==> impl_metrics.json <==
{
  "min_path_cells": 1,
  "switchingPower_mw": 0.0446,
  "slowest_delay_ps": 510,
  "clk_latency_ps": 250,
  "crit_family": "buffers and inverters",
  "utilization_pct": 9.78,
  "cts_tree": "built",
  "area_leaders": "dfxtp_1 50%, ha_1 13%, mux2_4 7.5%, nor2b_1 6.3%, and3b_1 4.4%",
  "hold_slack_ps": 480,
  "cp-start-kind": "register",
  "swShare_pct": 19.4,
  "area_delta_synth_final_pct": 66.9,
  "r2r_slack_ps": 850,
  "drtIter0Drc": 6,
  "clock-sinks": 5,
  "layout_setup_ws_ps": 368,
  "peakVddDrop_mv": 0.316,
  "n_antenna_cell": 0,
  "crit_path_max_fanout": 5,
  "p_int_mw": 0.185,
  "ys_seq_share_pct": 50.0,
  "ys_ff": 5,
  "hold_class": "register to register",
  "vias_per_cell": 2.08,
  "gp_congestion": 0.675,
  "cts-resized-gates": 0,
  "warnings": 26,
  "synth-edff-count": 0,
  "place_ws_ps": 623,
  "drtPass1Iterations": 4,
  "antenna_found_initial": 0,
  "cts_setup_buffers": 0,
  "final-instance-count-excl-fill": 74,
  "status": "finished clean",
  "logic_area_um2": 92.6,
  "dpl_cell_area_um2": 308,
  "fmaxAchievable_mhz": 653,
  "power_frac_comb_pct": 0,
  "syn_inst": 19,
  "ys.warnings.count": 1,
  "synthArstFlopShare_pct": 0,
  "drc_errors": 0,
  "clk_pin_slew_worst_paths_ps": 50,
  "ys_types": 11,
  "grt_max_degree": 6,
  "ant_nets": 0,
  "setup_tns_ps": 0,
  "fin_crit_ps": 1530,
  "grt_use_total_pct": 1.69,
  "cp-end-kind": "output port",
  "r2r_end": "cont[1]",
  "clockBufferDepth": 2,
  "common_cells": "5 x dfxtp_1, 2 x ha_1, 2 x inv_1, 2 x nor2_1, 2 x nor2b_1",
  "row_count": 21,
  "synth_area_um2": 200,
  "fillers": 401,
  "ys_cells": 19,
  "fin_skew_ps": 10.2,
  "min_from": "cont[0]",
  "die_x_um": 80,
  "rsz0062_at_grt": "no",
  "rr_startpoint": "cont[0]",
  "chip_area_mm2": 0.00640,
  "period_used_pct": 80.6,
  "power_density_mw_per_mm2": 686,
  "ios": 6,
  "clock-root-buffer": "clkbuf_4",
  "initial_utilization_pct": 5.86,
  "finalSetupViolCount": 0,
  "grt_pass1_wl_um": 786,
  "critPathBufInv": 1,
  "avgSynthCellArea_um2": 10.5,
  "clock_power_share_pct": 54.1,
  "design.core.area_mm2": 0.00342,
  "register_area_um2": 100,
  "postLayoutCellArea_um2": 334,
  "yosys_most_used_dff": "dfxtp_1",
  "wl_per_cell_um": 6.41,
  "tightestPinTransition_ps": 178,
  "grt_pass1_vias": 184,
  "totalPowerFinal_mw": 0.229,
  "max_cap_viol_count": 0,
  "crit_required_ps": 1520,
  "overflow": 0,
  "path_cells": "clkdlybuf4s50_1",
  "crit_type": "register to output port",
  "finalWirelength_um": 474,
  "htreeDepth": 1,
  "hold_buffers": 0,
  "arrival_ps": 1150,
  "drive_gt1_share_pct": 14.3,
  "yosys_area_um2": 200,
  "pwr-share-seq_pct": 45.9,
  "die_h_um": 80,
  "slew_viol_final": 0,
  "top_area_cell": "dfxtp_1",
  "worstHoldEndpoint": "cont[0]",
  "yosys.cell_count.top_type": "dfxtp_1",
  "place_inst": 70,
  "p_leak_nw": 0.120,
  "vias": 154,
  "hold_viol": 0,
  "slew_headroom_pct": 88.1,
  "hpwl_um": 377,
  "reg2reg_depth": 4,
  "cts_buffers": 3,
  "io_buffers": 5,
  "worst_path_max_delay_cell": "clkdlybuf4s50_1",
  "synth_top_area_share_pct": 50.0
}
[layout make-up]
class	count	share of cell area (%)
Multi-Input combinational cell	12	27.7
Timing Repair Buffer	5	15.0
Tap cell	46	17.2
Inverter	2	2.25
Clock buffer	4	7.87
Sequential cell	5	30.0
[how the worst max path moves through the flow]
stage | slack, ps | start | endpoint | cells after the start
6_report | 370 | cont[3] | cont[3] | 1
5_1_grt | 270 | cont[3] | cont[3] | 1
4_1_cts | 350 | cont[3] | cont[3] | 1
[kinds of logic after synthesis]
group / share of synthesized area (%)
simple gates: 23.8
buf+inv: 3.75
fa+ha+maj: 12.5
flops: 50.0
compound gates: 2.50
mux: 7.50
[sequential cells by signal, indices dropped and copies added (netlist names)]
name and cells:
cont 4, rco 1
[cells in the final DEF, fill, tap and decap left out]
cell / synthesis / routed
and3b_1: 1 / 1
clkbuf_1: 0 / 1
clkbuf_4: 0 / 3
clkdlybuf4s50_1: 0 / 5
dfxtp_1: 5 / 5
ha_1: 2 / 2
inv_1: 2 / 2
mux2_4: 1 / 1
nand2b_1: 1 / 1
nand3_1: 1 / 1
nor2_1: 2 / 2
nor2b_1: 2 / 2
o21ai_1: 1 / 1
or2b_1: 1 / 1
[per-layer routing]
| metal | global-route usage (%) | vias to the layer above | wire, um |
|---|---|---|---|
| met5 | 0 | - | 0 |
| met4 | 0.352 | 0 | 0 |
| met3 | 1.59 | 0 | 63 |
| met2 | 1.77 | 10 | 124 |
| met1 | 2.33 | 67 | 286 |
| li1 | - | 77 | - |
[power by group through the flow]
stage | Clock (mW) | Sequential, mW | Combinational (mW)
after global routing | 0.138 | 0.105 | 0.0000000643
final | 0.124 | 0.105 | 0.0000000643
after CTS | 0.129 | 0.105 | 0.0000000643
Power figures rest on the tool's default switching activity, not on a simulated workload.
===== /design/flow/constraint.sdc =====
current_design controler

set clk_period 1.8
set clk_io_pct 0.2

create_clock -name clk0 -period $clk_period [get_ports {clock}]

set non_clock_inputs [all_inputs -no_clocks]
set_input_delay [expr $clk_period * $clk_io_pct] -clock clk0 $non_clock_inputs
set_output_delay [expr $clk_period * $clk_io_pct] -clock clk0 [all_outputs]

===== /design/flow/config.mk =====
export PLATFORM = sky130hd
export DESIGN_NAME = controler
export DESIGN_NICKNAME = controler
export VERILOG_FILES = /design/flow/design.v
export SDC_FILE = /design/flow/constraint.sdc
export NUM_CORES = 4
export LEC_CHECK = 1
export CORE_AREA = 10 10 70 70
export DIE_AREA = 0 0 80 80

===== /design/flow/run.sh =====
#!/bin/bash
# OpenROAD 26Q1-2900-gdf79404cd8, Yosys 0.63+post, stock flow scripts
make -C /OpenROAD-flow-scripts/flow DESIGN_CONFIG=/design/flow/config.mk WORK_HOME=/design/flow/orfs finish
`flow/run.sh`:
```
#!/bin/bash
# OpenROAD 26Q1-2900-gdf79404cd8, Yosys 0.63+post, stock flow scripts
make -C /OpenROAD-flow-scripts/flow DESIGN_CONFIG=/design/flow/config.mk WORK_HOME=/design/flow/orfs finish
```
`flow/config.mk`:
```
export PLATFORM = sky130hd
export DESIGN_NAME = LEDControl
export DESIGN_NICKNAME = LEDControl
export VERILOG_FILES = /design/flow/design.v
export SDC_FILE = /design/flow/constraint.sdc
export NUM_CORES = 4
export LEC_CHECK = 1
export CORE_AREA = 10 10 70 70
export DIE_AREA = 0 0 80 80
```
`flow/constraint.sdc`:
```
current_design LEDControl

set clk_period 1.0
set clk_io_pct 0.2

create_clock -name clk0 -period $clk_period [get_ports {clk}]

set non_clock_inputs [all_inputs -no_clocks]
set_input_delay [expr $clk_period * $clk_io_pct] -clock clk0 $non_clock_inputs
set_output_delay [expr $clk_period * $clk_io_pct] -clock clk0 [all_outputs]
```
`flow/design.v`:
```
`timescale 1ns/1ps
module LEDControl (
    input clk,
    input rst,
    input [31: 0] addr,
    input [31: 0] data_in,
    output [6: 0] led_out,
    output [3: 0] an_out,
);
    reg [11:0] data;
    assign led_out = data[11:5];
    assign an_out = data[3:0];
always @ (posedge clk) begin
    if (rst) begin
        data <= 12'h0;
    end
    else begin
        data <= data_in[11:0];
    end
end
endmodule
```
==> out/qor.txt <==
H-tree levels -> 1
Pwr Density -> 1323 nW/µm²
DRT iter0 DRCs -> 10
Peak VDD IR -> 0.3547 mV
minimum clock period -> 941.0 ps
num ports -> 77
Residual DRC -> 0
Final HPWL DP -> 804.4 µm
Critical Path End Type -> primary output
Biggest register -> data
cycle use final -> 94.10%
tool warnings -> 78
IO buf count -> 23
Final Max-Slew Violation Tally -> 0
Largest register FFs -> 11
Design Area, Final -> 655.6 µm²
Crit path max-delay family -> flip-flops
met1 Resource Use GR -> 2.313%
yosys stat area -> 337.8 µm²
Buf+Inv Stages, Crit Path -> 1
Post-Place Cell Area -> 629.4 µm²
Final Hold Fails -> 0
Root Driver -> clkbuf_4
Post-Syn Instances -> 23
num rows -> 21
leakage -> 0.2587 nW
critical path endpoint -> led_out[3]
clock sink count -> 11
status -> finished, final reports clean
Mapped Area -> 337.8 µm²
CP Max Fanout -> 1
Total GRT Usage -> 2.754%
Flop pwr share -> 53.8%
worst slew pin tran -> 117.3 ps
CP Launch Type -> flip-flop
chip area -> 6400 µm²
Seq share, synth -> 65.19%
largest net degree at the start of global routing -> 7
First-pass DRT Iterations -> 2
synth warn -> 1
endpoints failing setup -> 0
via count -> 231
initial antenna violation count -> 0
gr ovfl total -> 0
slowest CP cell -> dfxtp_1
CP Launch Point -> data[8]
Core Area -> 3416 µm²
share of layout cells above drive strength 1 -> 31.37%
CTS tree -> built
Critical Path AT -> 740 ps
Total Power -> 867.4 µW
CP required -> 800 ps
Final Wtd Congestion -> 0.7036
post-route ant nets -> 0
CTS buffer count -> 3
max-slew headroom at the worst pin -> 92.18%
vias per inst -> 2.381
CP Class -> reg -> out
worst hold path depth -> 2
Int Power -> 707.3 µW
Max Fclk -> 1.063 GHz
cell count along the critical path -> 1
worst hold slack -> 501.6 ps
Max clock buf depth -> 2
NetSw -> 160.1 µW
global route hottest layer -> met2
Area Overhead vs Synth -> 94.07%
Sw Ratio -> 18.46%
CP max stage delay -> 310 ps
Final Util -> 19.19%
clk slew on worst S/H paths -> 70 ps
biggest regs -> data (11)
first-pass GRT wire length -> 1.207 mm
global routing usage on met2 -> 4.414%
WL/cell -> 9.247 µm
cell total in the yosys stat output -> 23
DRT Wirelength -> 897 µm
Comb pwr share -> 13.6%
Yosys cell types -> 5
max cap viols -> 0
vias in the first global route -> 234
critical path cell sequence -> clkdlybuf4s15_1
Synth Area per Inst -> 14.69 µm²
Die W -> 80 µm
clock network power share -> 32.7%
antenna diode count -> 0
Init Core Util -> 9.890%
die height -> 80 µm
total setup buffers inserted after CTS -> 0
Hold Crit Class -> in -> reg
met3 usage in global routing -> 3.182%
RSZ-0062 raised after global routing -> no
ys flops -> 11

◆ Task brief: List each line in the listing that contains the string "synthesis".

◆ Result:
[kinds of logic after synthesis]
cell / synthesis / routed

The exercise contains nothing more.